Gold and silver ore IS gold and silver, no matter how you slice it. It's not iron or copper. It's gold and silver. "There's gold in them thar hills" doesn't mean coins, and it doesn't mean refined chunks.

I know you want to refute my evidence, but you know I have posted articles about miners taking out chunks of gold in that area that was so rich they were calling it pure. Evidently it looked pure, although it wouldn't have been pure. Why does it become ore? I'm not sure it does, but I see the possibility there. And since we are not told whether or not the treasure is pure gold/silver, it makes sense as a possibility. Why do you call the author intelligent when it's convenient for your theory, but then when it's not convenient, you try to make him out to be not so intelligent?
The story is detailed around a man named "Thomas J. Beale" to which no such man has ever been identified during the period in question or having ever visited Lynchburg or the surrounding region during the described period, and yet we still believe. Why?
"WE" still believe? Does that mean you and me?
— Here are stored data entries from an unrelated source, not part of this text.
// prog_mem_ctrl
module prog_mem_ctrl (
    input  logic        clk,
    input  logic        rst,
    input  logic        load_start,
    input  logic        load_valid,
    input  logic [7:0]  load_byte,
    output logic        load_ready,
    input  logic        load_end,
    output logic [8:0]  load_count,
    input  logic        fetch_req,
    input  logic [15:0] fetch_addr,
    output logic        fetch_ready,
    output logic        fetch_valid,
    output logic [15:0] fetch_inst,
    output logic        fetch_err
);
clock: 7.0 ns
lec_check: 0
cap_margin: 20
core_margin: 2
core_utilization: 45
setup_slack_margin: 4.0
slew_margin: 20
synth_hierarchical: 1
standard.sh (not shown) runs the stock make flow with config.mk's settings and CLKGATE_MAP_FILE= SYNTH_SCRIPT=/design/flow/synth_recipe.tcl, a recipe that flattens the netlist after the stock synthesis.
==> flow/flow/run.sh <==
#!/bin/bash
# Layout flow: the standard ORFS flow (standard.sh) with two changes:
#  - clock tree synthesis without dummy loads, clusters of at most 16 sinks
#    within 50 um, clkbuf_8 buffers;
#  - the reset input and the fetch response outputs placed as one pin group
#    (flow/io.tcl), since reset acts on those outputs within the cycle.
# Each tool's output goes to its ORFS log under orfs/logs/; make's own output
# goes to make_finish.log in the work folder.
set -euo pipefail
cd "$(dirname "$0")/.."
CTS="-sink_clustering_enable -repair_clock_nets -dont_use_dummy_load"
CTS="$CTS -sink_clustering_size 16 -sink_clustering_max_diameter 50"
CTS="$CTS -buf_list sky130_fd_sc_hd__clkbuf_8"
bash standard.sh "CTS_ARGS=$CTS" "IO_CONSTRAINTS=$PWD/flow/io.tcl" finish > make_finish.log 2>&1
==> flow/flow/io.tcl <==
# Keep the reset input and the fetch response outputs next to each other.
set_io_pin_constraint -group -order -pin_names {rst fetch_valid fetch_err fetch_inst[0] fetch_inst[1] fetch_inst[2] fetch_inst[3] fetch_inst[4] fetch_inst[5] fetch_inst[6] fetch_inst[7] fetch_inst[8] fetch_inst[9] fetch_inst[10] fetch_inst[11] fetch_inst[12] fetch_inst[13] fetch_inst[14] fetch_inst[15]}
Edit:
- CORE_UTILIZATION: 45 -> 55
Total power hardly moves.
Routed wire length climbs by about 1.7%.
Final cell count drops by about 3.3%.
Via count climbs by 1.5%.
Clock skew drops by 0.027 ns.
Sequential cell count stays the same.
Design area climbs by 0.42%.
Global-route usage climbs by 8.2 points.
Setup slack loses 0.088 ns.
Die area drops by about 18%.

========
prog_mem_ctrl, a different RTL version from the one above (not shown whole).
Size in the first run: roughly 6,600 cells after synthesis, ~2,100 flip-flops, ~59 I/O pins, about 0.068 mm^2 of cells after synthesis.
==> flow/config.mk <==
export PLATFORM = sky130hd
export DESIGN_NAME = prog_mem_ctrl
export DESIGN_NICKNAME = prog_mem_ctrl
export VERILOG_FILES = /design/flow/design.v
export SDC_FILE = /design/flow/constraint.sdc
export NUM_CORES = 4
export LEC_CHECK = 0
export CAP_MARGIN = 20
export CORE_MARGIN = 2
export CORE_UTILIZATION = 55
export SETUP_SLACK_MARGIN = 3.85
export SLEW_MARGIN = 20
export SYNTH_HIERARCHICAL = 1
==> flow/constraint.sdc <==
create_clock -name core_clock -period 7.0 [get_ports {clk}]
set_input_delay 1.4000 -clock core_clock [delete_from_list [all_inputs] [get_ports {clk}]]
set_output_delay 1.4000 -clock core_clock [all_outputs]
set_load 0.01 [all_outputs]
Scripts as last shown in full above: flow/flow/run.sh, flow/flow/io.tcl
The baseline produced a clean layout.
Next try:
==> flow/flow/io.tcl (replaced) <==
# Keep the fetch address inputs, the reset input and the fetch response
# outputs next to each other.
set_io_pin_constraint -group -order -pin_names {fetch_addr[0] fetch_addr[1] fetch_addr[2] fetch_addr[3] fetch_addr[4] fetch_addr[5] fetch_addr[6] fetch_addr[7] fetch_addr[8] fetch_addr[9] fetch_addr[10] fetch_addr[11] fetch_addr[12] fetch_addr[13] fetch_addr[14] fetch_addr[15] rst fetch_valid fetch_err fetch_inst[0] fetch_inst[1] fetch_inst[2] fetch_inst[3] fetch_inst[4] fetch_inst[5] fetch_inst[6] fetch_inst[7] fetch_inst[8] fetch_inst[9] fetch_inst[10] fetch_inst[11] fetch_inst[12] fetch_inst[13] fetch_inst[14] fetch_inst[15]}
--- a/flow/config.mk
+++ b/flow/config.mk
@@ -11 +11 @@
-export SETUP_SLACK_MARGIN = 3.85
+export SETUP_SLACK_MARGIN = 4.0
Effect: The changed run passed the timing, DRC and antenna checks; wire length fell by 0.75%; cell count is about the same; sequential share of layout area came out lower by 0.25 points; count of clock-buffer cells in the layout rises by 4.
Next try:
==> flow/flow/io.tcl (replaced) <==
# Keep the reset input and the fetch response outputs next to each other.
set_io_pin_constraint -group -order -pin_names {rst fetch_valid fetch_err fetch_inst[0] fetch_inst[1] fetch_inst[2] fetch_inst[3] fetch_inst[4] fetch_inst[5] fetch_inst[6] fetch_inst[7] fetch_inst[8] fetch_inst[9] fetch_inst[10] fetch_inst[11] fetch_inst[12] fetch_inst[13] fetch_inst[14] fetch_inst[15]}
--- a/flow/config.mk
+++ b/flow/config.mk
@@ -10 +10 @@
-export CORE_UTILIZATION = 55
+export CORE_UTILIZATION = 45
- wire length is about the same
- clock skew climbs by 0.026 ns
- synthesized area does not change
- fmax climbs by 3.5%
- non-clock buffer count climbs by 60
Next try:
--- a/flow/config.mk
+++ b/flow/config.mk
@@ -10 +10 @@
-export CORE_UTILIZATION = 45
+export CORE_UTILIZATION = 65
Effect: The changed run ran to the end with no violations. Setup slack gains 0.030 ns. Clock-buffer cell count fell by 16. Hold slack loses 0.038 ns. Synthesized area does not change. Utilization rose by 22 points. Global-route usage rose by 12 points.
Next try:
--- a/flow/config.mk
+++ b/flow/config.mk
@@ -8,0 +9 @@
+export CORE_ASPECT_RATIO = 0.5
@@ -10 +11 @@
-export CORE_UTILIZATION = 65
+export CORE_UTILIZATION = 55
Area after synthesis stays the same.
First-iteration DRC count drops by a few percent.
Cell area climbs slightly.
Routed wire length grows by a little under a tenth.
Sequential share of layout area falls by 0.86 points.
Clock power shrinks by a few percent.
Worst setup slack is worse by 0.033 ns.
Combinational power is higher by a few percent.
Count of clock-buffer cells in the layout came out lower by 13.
Oh there have been several Thomas Beale's identified as a possibility. Just because you don't always see a middle initial, that doesn't mean anything. Think about all the names you see without a middle initial, including Thomas Beale. Do you think all of these people had no middle name? Now consider your own name. Do you always spell your full name, or otherwise give a middle initial? People just don't always do that. Having said that, there have been a few Thomas J. Beale's found, but no confirmation, as far as I know. And for what it's worth, why do we suppose that a man calling himself Thomas J. Beale had to be using his real name? After all, he did tell Robert Morriss that he was keeping the names of the party secret. And he (Beale) was a member of the party. And we see in his letter that he used only T.J.B., not even signing the name. So if we consider that he carried out the secrecy of the names to the fullest, we might think that he was using a fake name when he visited Lynchburg. But we just don't know for sure, do we.
Thirty men of means depart for the great American west, they winter in Santa Fe, do business in Saint Louis, and not just once, but at least twice, and yet nobody ever misses them, not their friends, family, associates, etc., when they suddenly disappear off the face of the map, no record of any of them anywhere. And yet we still believe. Why? And I could go on and on.
"WE" believe?
You haven't done a lot of genealogy, have you? I have, and I can tell you that most things that happened, that long ago, you simply don't find recorded. I don't have access to newspapers from 1822-1832, so I can't say if there were articles on missing people then, or not. But I can tell you that MOST things such as this is lost to us. I know this by experience. If you think that every event that's ever happened has come down to us as recorded history, then all I can say it do the research.
Nearly 200 years of hard and constant research has passed, a great deal of this research having been conducted by some of the best in the business, and still absolutely nothing....a big fat complete "ZERO!"
Now with just these issues, what do they tell you?
Calling everything "nothing" is not always a correct assessment. You can't take the word of professional skeptics as truth. Skeptics have predetermined that nothing can be true if it's not recorded in a text book, and they are simply wrong. Now you can claim you are referring to open minded researchers, but just about everyone I've seen come against possibilities of anything that's not widely accepted are just skeptic. That's all some people are, because they don't seem to have the ability to believe in anything they were not taught in a classroom. Well, not all truth comes from a classroom. So does this make the Beale story true? No, it doesn't. It just makes the skeptics wrong.